ENOUGH ALREADY!

Who puts those 4” x 6” inserts into magazines? It’s bad enough that most magazines are 90% advertising without including more ads as inserts. I live in one of those townhouse developments where the mailboxes are located nowhere near where I live. My mailbox is in a cluster of 32 mailboxes about a block from my house, but it is easy to find. I can follow the trail of magazine inserts that have fallen out.

Of the magazines to which I subscribe, the ones with the most ads also have the most inserts. Take The New Yorker as an example. This week's issue had six inserts for the same thing – trying to get me to subscribe to The New Yorker. I’ve already got a three-year subscription. It’s a weekly publication, so that means that over the next three years I’ll be getting 156 issues and 936 inserts, all trying to get me to do something I’ve already done.

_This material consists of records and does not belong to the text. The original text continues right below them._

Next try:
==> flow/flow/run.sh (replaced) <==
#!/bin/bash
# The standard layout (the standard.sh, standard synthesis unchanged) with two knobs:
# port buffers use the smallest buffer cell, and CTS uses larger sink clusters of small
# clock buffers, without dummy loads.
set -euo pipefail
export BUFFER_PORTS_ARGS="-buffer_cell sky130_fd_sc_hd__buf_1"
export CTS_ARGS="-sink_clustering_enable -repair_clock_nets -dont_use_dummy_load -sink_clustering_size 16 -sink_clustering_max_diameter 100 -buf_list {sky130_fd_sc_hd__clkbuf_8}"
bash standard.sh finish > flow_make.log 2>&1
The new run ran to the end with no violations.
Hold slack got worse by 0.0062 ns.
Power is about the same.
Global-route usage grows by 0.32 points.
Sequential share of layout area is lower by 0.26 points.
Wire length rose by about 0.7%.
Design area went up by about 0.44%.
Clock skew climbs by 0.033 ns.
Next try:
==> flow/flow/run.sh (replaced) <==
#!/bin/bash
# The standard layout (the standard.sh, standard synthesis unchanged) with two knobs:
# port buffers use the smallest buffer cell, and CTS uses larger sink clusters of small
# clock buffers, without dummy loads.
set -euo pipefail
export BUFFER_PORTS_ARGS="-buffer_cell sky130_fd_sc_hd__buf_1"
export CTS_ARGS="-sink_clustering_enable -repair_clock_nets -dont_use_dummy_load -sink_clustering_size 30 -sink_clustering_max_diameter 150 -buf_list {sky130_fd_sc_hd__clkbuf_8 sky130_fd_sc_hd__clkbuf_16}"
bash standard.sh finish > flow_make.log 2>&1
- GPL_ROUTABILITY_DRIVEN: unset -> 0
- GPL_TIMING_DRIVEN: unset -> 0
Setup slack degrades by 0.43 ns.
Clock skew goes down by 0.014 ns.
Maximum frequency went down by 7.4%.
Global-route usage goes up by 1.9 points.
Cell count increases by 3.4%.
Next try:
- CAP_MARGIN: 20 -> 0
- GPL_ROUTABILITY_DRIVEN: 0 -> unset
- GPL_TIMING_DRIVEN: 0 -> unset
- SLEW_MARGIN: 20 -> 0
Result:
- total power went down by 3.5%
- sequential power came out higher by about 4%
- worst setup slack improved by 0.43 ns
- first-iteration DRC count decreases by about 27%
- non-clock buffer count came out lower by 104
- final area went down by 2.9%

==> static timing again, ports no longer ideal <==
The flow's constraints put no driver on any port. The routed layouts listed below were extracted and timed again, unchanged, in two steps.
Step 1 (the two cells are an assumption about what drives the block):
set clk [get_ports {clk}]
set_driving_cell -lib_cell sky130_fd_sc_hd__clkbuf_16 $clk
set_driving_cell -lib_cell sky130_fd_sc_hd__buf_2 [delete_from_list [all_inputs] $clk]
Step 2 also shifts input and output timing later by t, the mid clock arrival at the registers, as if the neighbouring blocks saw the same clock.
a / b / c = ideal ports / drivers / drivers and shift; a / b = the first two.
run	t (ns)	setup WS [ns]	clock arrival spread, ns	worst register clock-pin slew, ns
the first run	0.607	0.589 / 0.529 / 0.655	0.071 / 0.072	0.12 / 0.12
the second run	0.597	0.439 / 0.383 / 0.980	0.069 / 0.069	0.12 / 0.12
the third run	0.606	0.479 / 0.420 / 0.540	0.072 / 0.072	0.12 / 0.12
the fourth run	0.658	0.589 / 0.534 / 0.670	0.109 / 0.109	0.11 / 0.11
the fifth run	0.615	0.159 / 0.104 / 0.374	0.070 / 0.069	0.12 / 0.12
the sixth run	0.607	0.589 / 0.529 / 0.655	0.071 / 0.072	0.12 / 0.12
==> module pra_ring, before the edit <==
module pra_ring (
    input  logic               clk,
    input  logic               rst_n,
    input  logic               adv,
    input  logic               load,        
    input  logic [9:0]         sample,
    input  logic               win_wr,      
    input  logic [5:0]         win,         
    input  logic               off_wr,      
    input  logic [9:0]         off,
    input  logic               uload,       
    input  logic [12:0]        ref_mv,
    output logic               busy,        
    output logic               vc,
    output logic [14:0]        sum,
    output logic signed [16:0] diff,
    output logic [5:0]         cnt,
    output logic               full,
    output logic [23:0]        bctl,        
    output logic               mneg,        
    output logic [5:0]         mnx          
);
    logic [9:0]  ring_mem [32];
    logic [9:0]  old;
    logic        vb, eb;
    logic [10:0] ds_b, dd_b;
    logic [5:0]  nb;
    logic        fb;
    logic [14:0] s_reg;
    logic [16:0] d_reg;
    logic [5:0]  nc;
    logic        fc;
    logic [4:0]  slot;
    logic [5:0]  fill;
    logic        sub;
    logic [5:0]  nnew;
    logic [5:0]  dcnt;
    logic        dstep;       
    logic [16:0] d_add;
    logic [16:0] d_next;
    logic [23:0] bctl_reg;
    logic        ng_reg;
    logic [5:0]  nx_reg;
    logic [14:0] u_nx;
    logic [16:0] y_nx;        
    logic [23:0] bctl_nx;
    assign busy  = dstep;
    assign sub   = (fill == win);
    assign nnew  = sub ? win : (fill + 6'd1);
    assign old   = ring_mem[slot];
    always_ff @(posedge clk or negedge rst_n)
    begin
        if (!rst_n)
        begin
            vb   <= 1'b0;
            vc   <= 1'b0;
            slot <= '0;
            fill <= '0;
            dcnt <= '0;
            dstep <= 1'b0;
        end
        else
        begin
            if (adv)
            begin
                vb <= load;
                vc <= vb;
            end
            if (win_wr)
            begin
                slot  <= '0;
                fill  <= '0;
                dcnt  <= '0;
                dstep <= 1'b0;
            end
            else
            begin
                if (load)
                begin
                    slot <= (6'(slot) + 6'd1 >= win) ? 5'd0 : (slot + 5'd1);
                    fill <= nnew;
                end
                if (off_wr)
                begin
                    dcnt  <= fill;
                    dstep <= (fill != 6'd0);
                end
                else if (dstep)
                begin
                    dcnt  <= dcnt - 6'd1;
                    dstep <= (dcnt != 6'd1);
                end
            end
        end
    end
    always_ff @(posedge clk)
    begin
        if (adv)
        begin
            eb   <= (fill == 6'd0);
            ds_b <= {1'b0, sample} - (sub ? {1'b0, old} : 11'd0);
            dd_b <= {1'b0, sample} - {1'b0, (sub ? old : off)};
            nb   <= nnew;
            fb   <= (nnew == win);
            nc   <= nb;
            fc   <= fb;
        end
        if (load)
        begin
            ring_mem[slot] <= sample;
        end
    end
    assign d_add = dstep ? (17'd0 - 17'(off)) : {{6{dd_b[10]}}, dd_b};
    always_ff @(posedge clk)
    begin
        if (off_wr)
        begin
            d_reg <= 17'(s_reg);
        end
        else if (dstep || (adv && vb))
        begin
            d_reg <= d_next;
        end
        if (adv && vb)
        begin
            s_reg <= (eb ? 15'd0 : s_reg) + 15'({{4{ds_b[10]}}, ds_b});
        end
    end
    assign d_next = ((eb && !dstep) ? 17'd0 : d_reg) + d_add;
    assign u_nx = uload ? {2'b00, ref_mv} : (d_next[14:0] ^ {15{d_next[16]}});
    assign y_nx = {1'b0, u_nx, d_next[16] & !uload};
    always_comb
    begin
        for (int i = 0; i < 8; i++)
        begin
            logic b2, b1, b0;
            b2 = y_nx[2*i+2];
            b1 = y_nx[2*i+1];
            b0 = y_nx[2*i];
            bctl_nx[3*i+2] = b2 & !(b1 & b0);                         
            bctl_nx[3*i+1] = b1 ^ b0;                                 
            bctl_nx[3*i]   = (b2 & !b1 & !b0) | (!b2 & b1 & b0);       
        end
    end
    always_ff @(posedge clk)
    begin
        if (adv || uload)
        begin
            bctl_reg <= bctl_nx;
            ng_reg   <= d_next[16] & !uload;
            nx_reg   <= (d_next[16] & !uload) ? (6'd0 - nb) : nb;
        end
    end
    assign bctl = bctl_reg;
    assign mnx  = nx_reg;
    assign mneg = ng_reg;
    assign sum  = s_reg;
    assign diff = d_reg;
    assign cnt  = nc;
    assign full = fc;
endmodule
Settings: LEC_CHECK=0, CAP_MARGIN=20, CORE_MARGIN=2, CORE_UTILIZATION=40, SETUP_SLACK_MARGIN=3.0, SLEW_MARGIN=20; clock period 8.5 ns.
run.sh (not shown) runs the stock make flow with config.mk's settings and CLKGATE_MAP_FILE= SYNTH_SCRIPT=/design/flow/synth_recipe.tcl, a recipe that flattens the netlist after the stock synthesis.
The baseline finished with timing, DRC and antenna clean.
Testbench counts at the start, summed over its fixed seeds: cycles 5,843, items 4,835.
Background: an optimization exercise with open tools, aiming at small area. Do not read the settings as production practice. The RTL was checked by simulation tests, not by an equivalence proof against the original design.

==> flow/design.v (excerpt) <==
module mvm_top (
    input  logic         CLOCK_50,
    input  logic         reset_n,
    input  logic         in_valid,
    output logic         in_ready,
    input  logic [511:0] w,
    input  logic [63:0]  u,
    output logic         out_valid,
    input  logic         out_ready,
    output logic [63:0]  v,
    output logic [7:0]   sat_flag
);
    mvm_seq_sat u_mvm (
        .CLOCK_50 (CLOCK_50),
        .reset_n  (reset_n),
        .in_valid (in_valid),
        .in_ready (in_ready),
        .w        (w),
        .u        (u),
        .out_valid(out_valid),
        .out_ready(out_ready),
        .v        (v),
        .sat_flag (sat_flag)
    );
endmodule
Settings: LEC_CHECK=0, CAP_MARGIN=20, CORE_MARGIN=2, CORE_UTILIZATION=40, SLEW_MARGIN=20; clock period 32.0 ns.
run.sh (not shown) runs the stock make flow with config.mk's settings and CLKGATE_MAP_FILE= SYNTH_SCRIPT=/design/flow/synth_recipe.tcl, a recipe that flattens the netlist after the stock synthesis.
Then changed:
==> flow/flow/run.sh (new file) <==
#!/bin/bash
set -euo pipefail
export BUFFER_PORTS_ARGS="-buffer_cell sky130_fd_sc_hd__buf_1"
export CTS_ARGS="-sink_clustering_enable -repair_clock_nets -dont_use_dummy_load"
bash standard.sh finish > run_standard.log 2>&1
==> flow/standard.sh (new file) <==
#!/bin/bash
# synth_recipe.tcl (not shown) runs the flow's synth.tcl, then flattens the netlist and writes it again
# the make line also repeats each setting of config.mk as NAME=value (left out here)
make -C /OpenROAD-flow-scripts/flow DESIGN_CONFIG=/design/flow/config.mk WORK_HOME=/design/flow/orfs CLKGATE_MAP_FILE= SYNTH_SCRIPT=/design/flow/synth_recipe.tcl "${@:-finish}"
removed: flow/run.sh
What happened: Via count falls by 1.0%. Die area stays the same. Synthesized area is unchanged. Critical path depth stays the same. Final area falls by 16%. Non-clock buffer count falls by 2. Sequential cell count stays the same. Hold slack gets worse by 0.026 ns. Final cell count falls by 2.0%. First-iteration DRC count falls by 3.8%.

---

## try-maple
mvm_top, a different RTL version from the one above (not shown whole).
For scale: ~1600 cells after synthesis, about 600 flip-flops, about 650 I/O pins, roughly 19000 um2 of cells after synthesis.
Settings: LEC_CHECK=0, ABC_AREA=1, CAP_MARGIN=20, CORE_MARGIN=2, CORE_UTILIZATION=40, SLEW_MARGIN=20; clock period 32.0 ns.
standard.sh (not shown) runs the stock make flow with config.mk's settings and CLKGATE_MAP_FILE= SYNTH_SCRIPT=/design/flow/synth_recipe.tcl, a recipe that flattens the netlist after the stock synthesis.
==> flow/flow/run.sh <==
#!/bin/bash
set -euo pipefail
export PRE_GLOBAL_PLACE_TCL="$PWD/flow/downsize.tcl"
export BUFFER_PORTS_ARGS="-buffer_cell sky130_fd_sc_hd__buf_1"
export CTS_ARGS="-sink_clustering_enable -repair_clock_nets -dont_use_dummy_load -buf_list sky130_fd_sc_hd__clkbuf_8 -sink_clustering_size 16 -sink_clustering_max_diameter 100"
bash standard.sh finish > run_standard.log 2>&1
==> flow/flow/downsize.tcl <==
# Before global placement: give every combinational cell the smallest drive
# strength of its own cell family (same function and pins). Synthesis maps
# some gates at larger drives; at this clock period none needs it, and the
# later repair steps still buffer or resize wherever slew or capacitance
# requires it.
set block [ord::get_db_block]
set n 0
set saved 0.0
foreach inst [$block getInsts] {
  set master [$inst getMaster]
  set name [$master getName]
  if {![regexp {^(sky130_fd_sc_hd__[a-z0-9]+)_([0-9]+)$} $name -> base drive]} { continue }
  if {[regexp {df|dl|sdf|edf|tap|fill|decap|diode|conb|clkbuf|clkinv|clkdly} $base]} { continue }
  set area [expr {[$master getWidth] * [$master getHeight]}]
  set best $name
  set best_area $area
  foreach d {0 1 2 3 4 6 8 12 16} {
    set cand "${base}_$d"
    if {$cand eq $name} { continue }
    set m [[ord::get_db] findMaster $cand]
    if {$m eq "NULL" || $m eq ""} { continue }
    set lc [get_lib_cells -quiet */$cand]
    if {[llength $lc] == 0} { continue }
    if {[get_property $lc dont_use]} { continue }
    set a [expr {[$m getWidth] * [$m getHeight]}]
    if {$a < $best_area} { set best $cand; set best_area $a }
  }
  if {$best ne $name} {
    replace_cell [$inst getName] $best
    incr n
    set saved [expr {$saved + ($area - $best_area) / 1e6}]
  }
}
puts "downsize: resized $n cells, saved $saved um^2"
> inputs changed (try-maple -> try-juniper)
- changing CORE_UTILIZATION from 40 to 65
==> flow/flow/run.sh <==
#!/bin/bash
set -euo pipefail
export PRE_GLOBAL_PLACE_TCL="$PWD/flow/downsize.tcl"
export BUFFER_PORTS_ARGS="-buffer_cell sky130_fd_sc_hd__buf_1"
export CTS_ARGS="-sink_clustering_enable -repair_clock_nets -dont_use_dummy_load -sink_clustering_size 25 -sink_clustering_max_diameter 100"
bash standard.sh finish > run_standard.log 2>&1
==> comparison <==
In the summary table, try-juniper is marked failed, with error PPL-0024 raised in I/O pin placement.
Diff try-maple -> try-juniper | die outline width | down by more than 10%
Diff try-juniper..try-maple | post-synthesis simple-gate area fraction | unchanged
Comparing try-juniper against try-maple, there is no change at all in proportion of synthesized flip-flops having asynchronous set or reset.
Initial cell density of the core on try-juniper is up relative to try-maple.
From try-maple to try-juniper, xor/xnor cell area share of the yosys netlist did not move at all.
This design comes from an exercise in tuning for small area, a short achievable clock period and few clock cycles per item on the open sky130 flow, not from production work. Function was checked by simulation only, so behaviour that the tests miss may differ from the original. Power figures rest on the tool's default switching activity, not on a simulated workload.

==> flow/design.v, too long to show whole: its modules and the start of the top module <==
// module mac_tree: 1882 lines
// module conv_accel_top: 206 lines
module conv_accel_top (
    input  logic                       clk,
    input  logic                       rst,
    input  logic                       req_valid_i,
    input  logic [1:0]                 req_op_i,
    input  logic                       req_imm_i,
    input  logic [cnn_pkg::DATA_W-1:0] req_rj_i,
    input  logic [cnn_pkg::DATA_W-1:0] req_rk_i,
    output logic                       req_ready_o,
    output logic                       rsp_valid_o,
    output logic                       mem_valid_o,
    input  logic                       mem_ready_i,
    output logic [cnn_pkg::DATA_W-1:0] mem_addr_o,
    output logic                       mem_read_o,
    output logic [cnn_pkg::DATA_W-1:0] mem_wdata_o,
    input  logic                       mem_rsp_valid_i,
    input  logic [cnn_pkg::DATA_W-1:0] mem_rsp_rdata_i
);
  // ...
==> flow/run.sh <==
#!/bin/bash
# synth_recipe.tcl (not shown) runs the flow's synth.tcl, then flattens the netlist and writes it again
# the make line also repeats each setting of config.mk as NAME=value (left out here)
make -C /OpenROAD-flow-scripts/flow DESIGN_CONFIG=/design/flow/config.mk WORK_HOME=/design/flow/orfs CLKGATE_MAP_FILE= SYNTH_SCRIPT=/design/flow/synth_recipe.tcl finish
==> flow/config.mk <==
export PLATFORM = sky130hd
export DESIGN_NAME = conv_accel_top
export DESIGN_NICKNAME = conv_accel_top
export VERILOG_FILES = /design/flow/design.v
export SDC_FILE = /design/flow/constraint.sdc
export NUM_CORES = 4
export LEC_CHECK = 0
export CAP_MARGIN = 20
export CORE_MARGIN = 2
export CORE_UTILIZATION = 40
export SETUP_SLACK_MARGIN = 5
export SLEW_MARGIN = 20
==> flow/constraint.sdc <==
create_clock -name core_clock -period 10.0 [get_ports {clk}]
set_input_delay 2.0000 -clock core_clock [delete_from_list [all_inputs] [get_ports {clk}]]
set_output_delay 2.0000 -clock core_clock [all_outputs]
set_load 0.01 [all_outputs]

That many inserts must certainly increase costs. First, the inserts must be printed. And they are not all the same. They all were printed in different colors and designs. That can’t be cheap. Then they have to pay some idiots to put them in the magazines. I have a suggestion. Stop putting them in the magazines, get rid of the people who put them in there, and pass the cost savings on to us in the form of lower subscription prices. Or at least only put one subscription insert in each magazine. Do they think I'm going to fill out six of them?

This issue contained an additional insert that “invited me” to respond directly to The New Yorker’s advertisers. I would have loved to respond to them and told them to “Cut it out.” However the invitation didn’t allow any comments. It simply allowed me to check one or more of 27 boxes that were identified only by the numbers 1 – 27 so that up to 27 mystery advertisers in this latest issue could send me junk mail. The insert asked me for my name, address, and e-mail address, just in case I wasn’t getting enough spam.

I’ve hit on a great idea. I’ve checked all 27 boxes and filled out the information on the card using the address of The New Yorker magazine. If I have time, I’m going to fill out the six subscription card inserts with the names and addresses of the advertisers, check "Bill me later" and mail them. No postage necessary. Let the magazine and its advertisers battle it out with each other and just maybe the winner will be us.